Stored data
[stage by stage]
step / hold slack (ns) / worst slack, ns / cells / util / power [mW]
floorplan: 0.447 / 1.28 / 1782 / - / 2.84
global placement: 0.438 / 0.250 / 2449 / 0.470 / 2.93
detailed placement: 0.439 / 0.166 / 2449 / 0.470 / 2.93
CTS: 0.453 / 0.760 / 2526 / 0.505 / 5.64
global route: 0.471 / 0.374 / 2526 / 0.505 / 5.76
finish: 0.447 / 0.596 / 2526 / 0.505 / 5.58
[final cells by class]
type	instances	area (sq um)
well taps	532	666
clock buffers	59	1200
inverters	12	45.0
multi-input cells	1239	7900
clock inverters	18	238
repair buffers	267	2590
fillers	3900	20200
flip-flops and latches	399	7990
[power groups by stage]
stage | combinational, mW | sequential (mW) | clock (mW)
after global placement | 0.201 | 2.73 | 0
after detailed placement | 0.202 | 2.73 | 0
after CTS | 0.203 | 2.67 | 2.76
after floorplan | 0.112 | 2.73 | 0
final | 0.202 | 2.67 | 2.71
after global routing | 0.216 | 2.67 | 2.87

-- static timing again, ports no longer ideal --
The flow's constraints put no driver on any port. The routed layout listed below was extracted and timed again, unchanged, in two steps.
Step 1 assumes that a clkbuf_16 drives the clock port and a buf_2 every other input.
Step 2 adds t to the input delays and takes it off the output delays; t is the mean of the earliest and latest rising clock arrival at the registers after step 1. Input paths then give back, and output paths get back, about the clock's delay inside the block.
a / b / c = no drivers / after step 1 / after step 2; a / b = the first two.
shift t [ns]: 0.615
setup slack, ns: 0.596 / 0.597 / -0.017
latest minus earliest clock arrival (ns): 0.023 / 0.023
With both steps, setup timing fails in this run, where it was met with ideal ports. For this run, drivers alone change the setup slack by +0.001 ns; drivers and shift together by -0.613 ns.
Background: an optimization exercise with open tools, aiming at small area, a short achievable clock period and few clock cycles. Do not read the settings as production practice.
Only simulation tests tie the RTL to the original design; equivalence was not proved.
Power figures rest on the tool's default switching activity, not on a simulated workload.

// mtc
module mtc (
    input  wire        clk,
    input  wire        rst,           
    input  wire        host_req,
    input  wire        host_we,
    input  wire [9:0]  host_addr,     
    input  wire [31:0] host_wdata,
    output wire        host_ack,
    output wire [31:0] host_rdata,
    output wire        host_err,      
    input  wire        rx_valid,
    input  wire [31:0] rx_data,
    input  wire        rx_last,
    input  wire        rx_empty,      
    output wire        rx_ready,
    output wire        resume,
    output wire        tx_go,
    output wire [7:0]  tx_len,
    input  wire [5:0]  tx_addr,
    output wire [31:0] tx_data,
    input  wire        tx_done,
    input  wire        tx_ok
);
    localparam ST_IDLE = 2'd0, ST_ARMED = 2'd1, ST_PEND = 2'd2, ST_COOL = 2'd3;
    localparam E_OK = 4'd0, E_CFG = 4'd1, E_TRUNC = 4'd2, E_NOSTART = 4'd3,
               E_MALF = 4'd4, E_SHORT = 4'd5, E_BUSY = 4'd6, E_NOFRAME = 4'd7,
               E_ILL = 4'd8, E_BADST = 4'd9, E_TXBUSY = 4'd10;
    reg  [1:0]  state;
    reg         cache_valid, mb_full, lh_valid;
    reg         tx_busy, tx_trunc, tx_fail, rx_trunc, rx_drop, wlock;
    reg  [3:0]  err;
    reg  [31:0] result, now_r, sym, rx_frame, last_hit;
    reg  [15:0] frame;
    reg  [5:0]  tx_count;             
    reg  [6:0]  rx_count, cap;        
    reg  [31:0] tim_start, tim_bits, wm_start, wm_one, wm_zero, wm_gap, cooldown;
    reg  [6:0]  self_pid;
    reg  [1:0]  self_tid;
    reg         hit_v;
    reg  [6:0]  hit_p, cch_p;
    reg  [1:0]  hit_t, cch_t;
    reg  [3:0]  hit_c, cch_c;
    reg  [6:0]  hit_d;                
    reg         ge_cool;
    reg         ds_nostart, ds_malf;
    reg  [31:0] ds_f;
    reg         in_batch, b_acc;
    reg  [6:0]  rx_j;                 
    reg         bph;                  
    reg  [31:0] rdq;
    reg         busy;                 
    reg         d_rd, dv;             
    reg  [5:0]  dj, didx;
    reg  [2:0]  wseq;                 
    reg         wacc, wm_ok, timing_ok;
    reg  [15:0] tx_off [0:32];        
    reg  [15:0] tx_on  [0:32];        
    reg         enc_ph, enc2;         
    reg  [31:0] rx_buf [0:63];
    wire timing_ok_c = (tim_start[15:0] != 16'd0) && (tim_start[31:16] != 16'd0) &&
                       (tim_bits[15:0]  != 16'd0) && (tim_bits[31:16]  != 16'd0);
  ...
Settings: LEC_CHECK=0, CAP_MARGIN=20, CORE_MARGIN=2, CORE_UTILIZATION=60, CTS_CLUSTER_DIAMETER=80, CTS_CLUSTER_SIZE=24, PLACE_DENSITY=0.72, SETUP_SLACK_MARGIN=4.4, SLEW_MARGIN=20; clock period 10.0 ns.
run.sh (not shown) runs the stock make flow with config.mk's settings and CLKGATE_MAP_FILE= SYNTH_SCRIPT=/design/flow/synth_recipe.tcl, a recipe that flattens the netlist after the stock synthesis.
The first run stopped in global routing (5_1_grt) with GRT-0228.
Testbench counts at the start, summed over its fixed seeds: cycles 36,508.
Edit:
CORE_UTILIZATION = 50   (was 60)
PLACE_DENSITY = 0.6   (was 0.72)
SETUP_SLACK_MARGIN = 3.8   (was 4.4)
After rerunning:
- With this change the flow went through all stages and came out clean
- area after synthesis does not change
- synthesized cell count is unchanged
Edit:
CORE_UTILIZATION = 55   (was 50)
PLACE_DENSITY = 0.66   (was 0.6)
SETUP_SLACK_MARGIN = 4.3   (was 3.8)
Effect: The changed run went through all stages and came out clean. Hold slack barely changes. Via count climbs by 2.4%. Clock-buffer cell count goes down by 15. Total power is lower by 0.53%. Die area came out lower by 9.0%. Non-clock buffer count grows by 136. Setup slack improved by 0.035 ns. Register-to-register slack gains 0.32 ns.


Setup of run H:
mtc, a different RTL version from the one above (not shown whole).
For scale: ~3700 flip-flops, about 170 I/O pins, about 150000 sq um of cells after synthesis.
Design mtc, start of the top module:
module mtc (
    input  wire        clk,
    input  wire        rst,           
    input  wire        host_req,
    input  wire        host_we,
    input  wire [9:0]  host_addr,     
    input  wire [31:0] host_wdata,
    output wire        host_ack,
    output wire [31:0] host_rdata,
    output wire        host_err,      
    input  wire        rx_valid,
    input  wire [31:0] rx_data,
    input  wire        rx_last,
    input  wire        rx_empty,      
    output wire        rx_ready,
    output wire        resume,
    output wire        tx_go,
    output wire [7:0]  tx_len,
    input  wire [5:0]  tx_addr,
    output wire [31:0] tx_data,
    input  wire        tx_done,
    input  wire        tx_ok
);
==> flow/config.mk <==
export PLATFORM = sky130hd
export DESIGN_NAME = mtc
export DESIGN_NICKNAME = mtc
export VERILOG_FILES = /design/flow/design.v
export SDC_FILE = /design/flow/constraint.sdc
export NUM_CORES = 8
export LEC_CHECK = 0
export CAP_MARGIN = 20
export CORE_MARGIN = 2
export CORE_UTILIZATION = 55
export CTS_CLUSTER_DIAMETER = 80
export CTS_CLUSTER_SIZE = 24
export PLACE_DENSITY = 0.66
export SETUP_SLACK_MARGIN = 4.0
export SLEW_MARGIN = 20
==> flow/constraint.sdc <==
create_clock -name core_clock -period 10.0 [get_ports {clk}]
set_input_delay 2.0000 -clock core_clock [delete_from_list [all_inputs] [get_ports {clk}]]
set_output_delay 2.0000 -clock core_clock [all_outputs]
set_load 0.01 [all_outputs]
Testbench counts of run H, summed over its fixed seeds: cycles 36,508.
Modified inputs, run D compared to run H
# run H
export LEC_CHECK = 0
export CAP_MARGIN = 20
export CORE_MARGIN = 2
export CORE_UTILIZATION = 55
export CTS_CLUSTER_DIAMETER = 80
export CTS_CLUSTER_SIZE = 24
export PLACE_DENSITY = 0.66
export SETUP_SLACK_MARGIN = 4.0
export SLEW_MARGIN = 20
create_clock -name core_clock -period 10.0 [get_ports {clk}]
# run D
export LEC_CHECK = 0
export CAP_MARGIN = 20
export CORE_MARGIN = 2
export CORE_UTILIZATION = 50
export CTS_CLUSTER_DIAMETER = 80
export CTS_CLUSTER_SIZE = 24
export PLACE_DENSITY = 0.6
export SETUP_SLACK_MARGIN = 3.8
export SLEW_MARGIN = 20
create_clock -name core_clock -period 10.0 [get_ports {clk}]
Findings:
Run D ended with every stage complete and zero timing, DRC or antenna violations.
Run H ran to completion and came out clean on the timing, DRC and antenna checks.
Diff run H -> run D: detail-routed net length per standard cell has remained practically unchanged, floorplan core area rose 29000 sq um, final worst hold slack was more or less identical.
Re remaining antenna violation count: no difference whatsoever between run D and run H.
In terms of fraction of area in clock buffers and inverters, run H and run D differ only marginally.

port drivers added, routing unchanged:
How much do the figures lean on ideal ports? The routed layouts below were timed once more, with nothing changed but the port constraints. Step 1, drivers: a clkbuf_16 drives clk and a buf_2 each remaining input, both assumed. Step 2 times the ports against the registers' clock, not the clock port: input delays grow and output delays shrink by t, the midpoint of the rising clock arrivals with the driver on. Three values: no drivers, after step 1, after step 2; two values: the first two.
| run | t (ns) | slack for setup (ns) | latest minus earliest clock arrival (ns) | worst register clock-pin slew, ns | worst data-port slew with drivers (ns) |
|---|---|---|---|---|---|
| the second run of note 1 | 1.086 | 3.578 / 3.519 / 2.569 | 0.091 / 0.092 | 0.10 / 0.10 | 0.12 |
| the third run of note 1 | 1.086 | 3.613 / 3.547 / 2.795 | 0.118 / 0.119 | 0.11 / 0.11 | 0.18 |
| run H | 1.098 | 3.700 / 3.601 / 3.000 | 0.146 / 0.146 | 0.11 / 0.11 | 0.24 |
| run D | 1.074 | 3.606 / 3.606 / 2.674 | 0.139 / 0.139 | 0.11 / 0.11 | 0.24 |
After both steps setup and hold are still met in every run listed. The setup slack of the second run of note 1, which loses most, moves by -0.059 ns with the drivers and by -1.009 ns with both steps.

Work task: Could you restate, word for word, the lines above from the one with "[power groups by stage]" to the one with "latest minus earliest clock arrival (ns): 0.023", both included?

Problem solution:
[power groups by stage]
stage | combinational, mW | sequential (mW) | clock (mW)
after global placement | 0.201 | 2.73 | 0
after detailed placement | 0.202 | 2.73 | 0
after CTS | 0.203 | 2.67 | 2.76
after floorplan | 0.112 | 2.73 | 0
final | 0.202 | 2.67 | 2.71
after global routing | 0.216 | 2.67 | 2.87

-- static timing again, ports no longer ideal --
The flow's constraints put no driver on any port. The routed layout listed below was extracted and timed again, unchanged, in two steps.
Step 1 assumes that a clkbuf_16 drives the clock port and a buf_2 every other input.
Step 2 adds t to the input delays and takes it off the output delays; t is the mean of the earliest and latest rising clock arrival at the registers after step 1. Input paths then give back, and output paths get back, about the clock's delay inside the block.
a / b / c = no drivers / after step 1 / after step 2; a / b = the first two.
shift t [ns]: 0.615
setup slack, ns: 0.596 / 0.597 / -0.017
latest minus earliest clock arrival (ns): 0.023 / 0.023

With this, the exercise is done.